He's on a flying visit to the UK to pick up some tips from his British counterpart, Keir Starmer, on how to make Labour great again.
Welcome Chris. Thanks for joining us.
That must have been a very short meeting with Keir. I hope you got some shopping in to make up for coming all this way.
Actually, we had a very fruitful discussion and shared some ideas that both of us found enlightening.
Really!
In light of your recent experience, did you tell him all the things not to do to avoid being severely punished by the electorate? Although, I suppose Keir could’ve just asked Jeremy Corbyn for that sort of advice.
No. Amongst other things, we talked… climate change, capital gains tax, minority rights, hate speech, conspiracy theorists, misinformation and transitioning to 100% renewables.
Right….so all the things that just lost you the election back home.
What is it with you Labour boys, eh? Gluttons for punishment or what.
Anyway, enough about politics.
Over the next hour, Chris will be sharing his three favourite songs and why they would be amongst his treasured possessions if he was ever cast adrift on a tiny island with just his Labour membership card for company.
And politically, that may happen sooner than he thinks.
So Chris, what’s your first song choice?
I’ve chosen “50 Ways to Leave Your Lover” by Paul Simon.
Oooh!
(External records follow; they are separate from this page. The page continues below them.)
What follows belongs to an exercise in optimizing a design on an open flow for small area and a short achievable clock period; a production flow would make more cautious choices.
In this exercise RTL edits were held to simulation tests only and were not proved equivalent to the original.
No activity file was given, so power comes from the tool's default toggle rates.

==> run Y <==
## multiplier_pipelined
module multiplier_pipelined(
    input logic clk,
    input logic[31:0] a,
    input logic[31:0] b,
    output logic[63:0] r
);
Settings: LEC_CHECK=0, CAP_MARGIN=20, CORE_MARGIN=2, CORE_UTILIZATION=40, CTS_CLUSTER_DIAMETER=150, CTS_CLUSTER_SIZE=30, PLACE_DENSITY=0.75, SETUP_SLACK_MARGIN=4.8, SLEW_MARGIN=20, SYNTH_HIERARCHICAL=1, SYNTH_MINIMUM_KEEP_SIZE=0; clock period 9.0 ns.
standard.sh (not shown) runs the stock make flow with config.mk's settings and CLKGATE_MAP_FILE= SYNTH_SCRIPT=/design/flow/synth_recipe.tcl, a recipe that flattens the netlist after the stock synthesis.
==> flow/flow/run.sh <==
#!/bin/bash
# Standard ORFS layout (the standard.sh, unchanged synthesis), with the port
# buffers that global placement inserts made plain buffers instead of the
# default delay-cell choice. Each tool's output goes to a log file here.
set -euo pipefail
export BUFFER_PORTS_ARGS="-buffer_cell sky130_fd_sc_hd__buf_2"
bash standard.sh > standard_flow.log 2>&1
==> run P (differences from run Y) <==
CTS_CLUSTER_DIAMETER = default   (was 150)
CTS_CLUSTER_SIZE = default   (was 30)
PLACE_DENSITY = default   (was 0.75)
==> run F (differences from run Y) <==
--- a/flow/flow/run.sh
+++ b/flow/flow/run.sh
@@ -5,3 +5,3 @@
 set -euo pipefail
-export BUFFER_PORTS_ARGS="-buffer_cell sky130_fd_sc_hd__buf_2"
+export BUFFER_PORTS_ARGS="-buffer_cell sky130_fd_sc_hd__buf_4"
 bash standard.sh > standard_flow.log 2>&1
CTS_CLUSTER_DIAMETER = default   (was 150)
CTS_CLUSTER_SIZE = default   (was 30)
PLACE_DENSITY = default   (was 0.75)
SETUP_SLACK_MARGIN = 4.5   (was 4.8)
==> summary of the runs <==
- Utilization: run F < run Y < run P.
- In synthesized cell count, run P and run F do not differ.
- Of run P and run F, run P has the higher final cell count (gap 0.65%, measured against run F).
- Die area is the same in run Y and run F.
- Clock skew: run P is lower than run Y (0.011 ns).
- The lowest worst hold slack belongs to run P, the highest to run Y.
- Of run Y and run F, run Y has the higher non-clock buffer count (gap 28).
- Against run Y, the total power of run P is larger by 7.2%.
- Global-route usage, lowest first: run Y, run F, run P.
- In sequential power, run F and run Y hardly differ.
- The highest sequential share of layout area belongs to run Y, the lowest to run P.
This design comes from an exercise in tuning for small area and a short achievable clock period on the open sky130 flow, not from production work.
Where RTL was checked, it was by simulation tests only, not by an equivalence proof against the original.
Power figures rest on the tool's default switching activity, not on a simulated workload.

Design hw_cn119652311a_alu, start of the top module:
module hw_cn119652311a_alu (
    input         clk,
    input         rst_n,
    input         wr_en,
    input         rd_en,
    input  [11:0] addr,
    input  [31:0] wr_data,
    output [31:0] rd_data,
    output reg    irq
);
clock: 10.0 ns
lec_check: 0
abc_area: 1
cap_margin: 20
core_margin: 2
core_utilization: 50
cts_cluster_diameter: 100
cts_cluster_size: 26
place_density: 0.8
setup_slack_margin: 4.6
slew_margin: 20
synth_hierarchical: 1
run.sh (not shown) runs the stock make flow with config.mk's settings and CLKGATE_MAP_FILE= SYNTH_SCRIPT=/design/flow/synth_recipe.tcl, a recipe that flattens the netlist after the stock synthesis.
The starting point finished with timing, DRC and antenna clean.
Then changed:
Settings changed: PLACE_DENSITY 0.8 to unset.
=>
- power went up slightly
- synthesized area does not change
- sequential power is about the same
- worst setup slack is better by 11 ps
- maximum frequency stays flat
- via count went down by a few percent
- combinational power went down by a few percent
- cell count is about the same
- worst hold slack barely changes

---

Another version of the RTL of hw_cn119652311a_alu (not shown whole).
For scale: about 3,500 cells after synthesis, about 24,000 µm² of cells after synthesis.
clock: 10.0 ns
lec_check: 0
abc_area: 1
cap_margin: 20
core_margin: 2
core_utilization: 60
cts_cluster_diameter: 100
cts_cluster_size: 26
setup_slack_margin: 4.6
slew_margin: 20
synth_hierarchical: 1
The baseline produced a clean layout.
Change:
- CORE_UTILIZATION: 60 -> 50
- CTS_CLUSTER_SIZE: 26 -> 30
- SETUP_SLACK_MARGIN: 4.6 -> 5.0
=> The new run passed the timing, DRC and antenna checks. First-iteration DRC count shrinks by a quarter to a third. Total power shrinks slightly. Cell area grows slightly. Sequential power is about the same. Fmax grows slightly. Critical path depth stays the same. Setup slack gains 0.046 ns. Clock-buffer cell count shrinks by 3. Wire length shrinks slightly. Global-route usage shrinks by 7.1 points.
Something you want to get off your chest on national radio, Chris?
No, nothing like that. I’m still very much in love with Labour.
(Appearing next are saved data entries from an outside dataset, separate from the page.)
What follows belongs to an exercise in optimizing a design on an open flow for small area; a production flow would make more cautious choices.
At most, simulation tests tie the RTL to the original design; equivalence was not proved. The clock port is modelled as an ideal driver; clocking choices that lean on that would not hold on a real chip.

Setup of run A:
Design build, start of the top module:
module build(rst, clk, sin, sout);
  parameter bitsize = 8, length = 256;
  input rst, clk;
  input [bitsize-1:0] sin;
  output [bitsize-1:0] sout;
  wire [7:0] x1, x2, x3, y1, y3, z1, z2, z3;
  wire [8:0] ax, ay;
  reg [8:0] axr, ayr;
  line_buff lb(.clk(clk), .rst(rst), .sin(sin), .x1(x1), .x2(x2), .x3(x3),
               .y1(y1), .y3(y3), .z1(z1), .z2(z2), .z3(z3));
  kernel k(.x1(x1), .x2(x2), .x3(x3), .y1(y1), .y3(y3), .z1(z1), .z2(z2),
           .z3(z3), .ax(ax), .ay(ay));
  always @(posedge clk) begin
    axr <= ax;
    ayr <= ay;
  end
  cordic_mag c(.clk(clk), .ax(axr), .ay(ayr), .mag(sout));
endmodule
Size: ~6100 cells after synthesis, about 4600 flip-flops, about 18 I/O pins.
==> flow/config.mk <==
export PLATFORM = sky130hd
export DESIGN_NAME = build
export DESIGN_NICKNAME = build
export VERILOG_FILES = /design/flow/design.v
export SDC_FILE = /design/flow/constraint.sdc
export NUM_CORES = 4
export LEC_CHECK = 0
export CAP_MARGIN = 20
export CORE_MARGIN = 2
export CORE_UTILIZATION = 65
export CTS_CLUSTER_DIAMETER = 150
export CTS_CLUSTER_SIZE = 30
export PLACE_DENSITY = 0.75
export SLEW_MARGIN = 20
==> flow/constraint.sdc <==
create_clock -name core_clock -period 12.0 [get_ports {clk}]
set_input_delay 2.4000 -clock core_clock [delete_from_list [all_inputs] [get_ports {clk}]]
set_output_delay 2.4000 -clock core_clock [all_outputs]
set_load 0.01 [all_outputs]
run.sh (not shown) runs the stock make flow with config.mk's settings and CLKGATE_MAP_FILE= SYNTH_SCRIPT=/design/flow/synth_recipe.tcl, a recipe that flattens the netlist after the stock synthesis.
Input changes introduced in run B (baseline for comparison: run A):
# run A
export LEC_CHECK = 0
export CAP_MARGIN = 20
export CORE_MARGIN = 2
export CORE_UTILIZATION = 65
export CTS_CLUSTER_DIAMETER = 150
export CTS_CLUSTER_SIZE = 30
export PLACE_DENSITY = 0.75
export SLEW_MARGIN = 20
create_clock -name core_clock -period 12.0 [get_ports {clk}]
# run B
export LEC_CHECK = 0
export CAP_MARGIN = 20
export CORE_MARGIN = 2
export CORE_UTILIZATION = 45
export CTS_CLUSTER_DIAMETER = 150
export CTS_CLUSTER_SIZE = 30
export PLACE_DENSITY = 0.6
export SLEW_MARGIN = 20
create_clock -name core_clock -period 12.0 [get_ports {clk}]
### Flow results
Run B against run A: wire length of the first global-routing pass lost 5.6%.
For first-iteration DRC count, dividing the value from run A by the value from run B gives 1.12.
Layer with the highest usage after global routing: met1 -> run B, met2 -> run A
The via count of the first global-routing pass reported for run B is smaller than that of run A by 1668.
The final reports for run B and run A show mean number of vias per cell lower in the former.
On non-clock buffer area fraction after layout, run A and run B are neck and neck.
Here is what was changed in the inputs of run C compared with run B.
# run B
export LEC_CHECK = 0
export CAP_MARGIN = 20
export CORE_MARGIN = 2
export CORE_UTILIZATION = 45
export CTS_CLUSTER_DIAMETER = 150
export CTS_CLUSTER_SIZE = 30
export PLACE_DENSITY = 0.6
export SLEW_MARGIN = 20
create_clock -name core_clock -period 12.0 [get_ports {clk}]
# run C
export LEC_CHECK = 0
export CAP_MARGIN = 20
export CORE_MARGIN = 2
export CORE_UTILIZATION = 45
export CTS_CLUSTER_DIAMETER = 100
export CTS_CLUSTER_SIZE = 35
export PLACE_DENSITY = 0.6
export SLEW_MARGIN = 20
create_clock -name core_clock -period 12.0 [get_ports {clk}]
Notes after the runs:
Comparing run B against run C, there is no change at all in number of nets still failing antenna checks after routing.
Compared with run B, in run C final worst-path cycle share now sits lower, synthesized area per cell neither gained nor lost much.
From run C to run B, die height did not move at all.
On met2 track utilization from global routing, run C and run B are neck and neck.
| cell area | run B vs run C | ≈ equal |
For multiplexer area fraction after synthesis, run B and run C come out practically identical.
Reported for run C and run B, worst setup slack after placement turned out identical to the last digit.
Final routed wirelength across all metal layers ends up higher on run B.
Against run B, run C reports a count of clock buffers in the final design that is lower.
No run of this note included a check of the RTL's function; only the layout flow was run.

build, a different RTL version from the one above (not shown whole).
For scale: ~6100 cells after synthesis, about 0.11 mm2 of cells after synthesis.
// build
module build(rst, clk, sin, sout);
  parameter bitsize = 8, length = 256;
  input rst, clk;
  input [bitsize-1:0] sin;
  output [bitsize-1:0] sout;
  wire [7:0] x1, x2, x3, y1, y3, z1, z2, z3;
  wire [8:0] ax, ay;
  reg [8:0] axr, ayr;
  line_buff lb(.clk(clk), .rst(rst), .sin(sin), .x1(x1), .x2(x2), .x3(x3),
               .y1(y1), .y3(y3), .z1(z1), .z2(z2), .z3(z3));
  kernel k(.x1(x1), .x2(x2), .x3(x3), .y1(y1), .y3(y3), .z1(z1), .z2(z2),
           .z3(z3), .ax(ax), .ay(ay));
  always @(posedge clk) begin
    axr <= ax;
    ayr <= ay;
  end
  cordic_mag c(.clk(clk), .ax(axr), .ay(ayr), .mag(sout));
endmodule
export LEC_CHECK = 0
export CAP_MARGIN = 20
export CORE_MARGIN = 2
export CORE_UTILIZATION = 45
export CTS_CLUSTER_DIAMETER = 80
export CTS_CLUSTER_SIZE = 35
export PLACE_DENSITY = 0.6
export SLEW_MARGIN = 20
create_clock -name core_clock -period 12.0 [get_ports {clk}]
standard.sh (not shown) runs the stock make flow with config.mk's settings and CLKGATE_MAP_FILE= SYNTH_SCRIPT=/design/flow/synth_recipe.tcl, a recipe that flattens the netlist after the stock synthesis.
==> flow/flow/run.sh <==
#!/bin/bash
# Standard layout, with clock tree synthesis run without dummy loads and the
# ports buffered with the smallest buffer.
set -e
export CTS_ARGS="-sink_clustering_enable -repair_clock_nets -sink_clustering_size 35 -sink_clustering_max_diameter 80 -dont_use_dummy_load"
export BUFFER_PORTS_ARGS="-buffer_cell sky130_fd_sc_hd__buf_1"
bash standard.sh > standard.log 2>&1
Next try:
==> flow/flow/run.sh (replaced) <==
#!/bin/bash
# Standard layout, with clock tree synthesis run without dummy loads and the
# ports buffered with the smallest buffer.
set -e
export CTS_ARGS="-sink_clustering_enable -repair_clock_nets -sink_clustering_size 37 -sink_clustering_max_diameter 90 -dont_use_dummy_load"
export BUFFER_PORTS_ARGS="-buffer_cell sky130_fd_sc_hd__buf_1"
bash standard.sh > standard.log 2>&1
- CTS_CLUSTER_DIAMETER: 80 -> 90
- CTS_CLUSTER_SIZE: 35 -> 37
After rerunning: Design area barely changes. Maximum frequency is about the same. Routed wire length goes down by 0.67%. Worst setup slack degrades by 0.0073 ns. Sequential cell count stays the same. Clock-buffer cell count is lower by 11. Synthesized area stays the same.

static timing again, ports no longer ideal:
The results above use ideal ports. As a check the final layouts listed here were re-extracted and re-timed, cells and wires unchanged. Step 1 sets driving cells, clkbuf_16 on the clock port and buf_2 on the other inputs (assumed; they add their load-dependent delay and slew). Step 2 also shifts input and output timing later by t, the mid clock arrival at the registers, as if the neighbouring blocks saw the same clock. Three values: ideal, step 1, step 2; two values: the first two.
| run | shift t [ns] | slack for setup (ns) | worst data-port slew with drivers (ns) |
|---|---|---|---|
| run A | 0.904 | 2.711 / 2.711 / 2.711 | 0.05 |
| run B | 0.922 | 2.717 / 2.717 / 2.717 | 0.03 |
| run C | 0.905 | 2.769 / 2.769 / 2.769 | 0.03 |
| the first run of note 2 | 0.853 | 0.600 / 0.600 / 0.600 | 0.03 |
| the second run of note 2 | 0.846 | 0.592 / 0.592 / 0.592 | 0.03 |
After both steps setup and hold are still met in every run listed.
But are they still smitten with you?
I just think it’s a great song and the lyrics show that if something doesn’t work out then there’s always alternatives which, as a politician, you should be completely open-minded to.
As long as they meet with the strictly defined and uncompromising neo-Marxist principles and ideology of progressive socialism, obviously.
Whoa! I thought I said enough about politics.
Hold on, though.... slipping out the back…getting yourself free….dropping off the key….hopping on the bus.
Sounds like running away to me....or in political-speak, changing departments, which I believe you did a fair bit of before becoming PM.
I think my meaning may have been lost or misconstrued. I don’t want to tell you what to think… and it’s not my habit to intrude… but I believe your interpretation of the song is far too literal and is missing the wider nuance.
Sorry, are you drawing a parallel with your 2020 election manifesto here? There was nothing literal in that. In fact, you had to be a mind-reader to figure out the "wider nuance".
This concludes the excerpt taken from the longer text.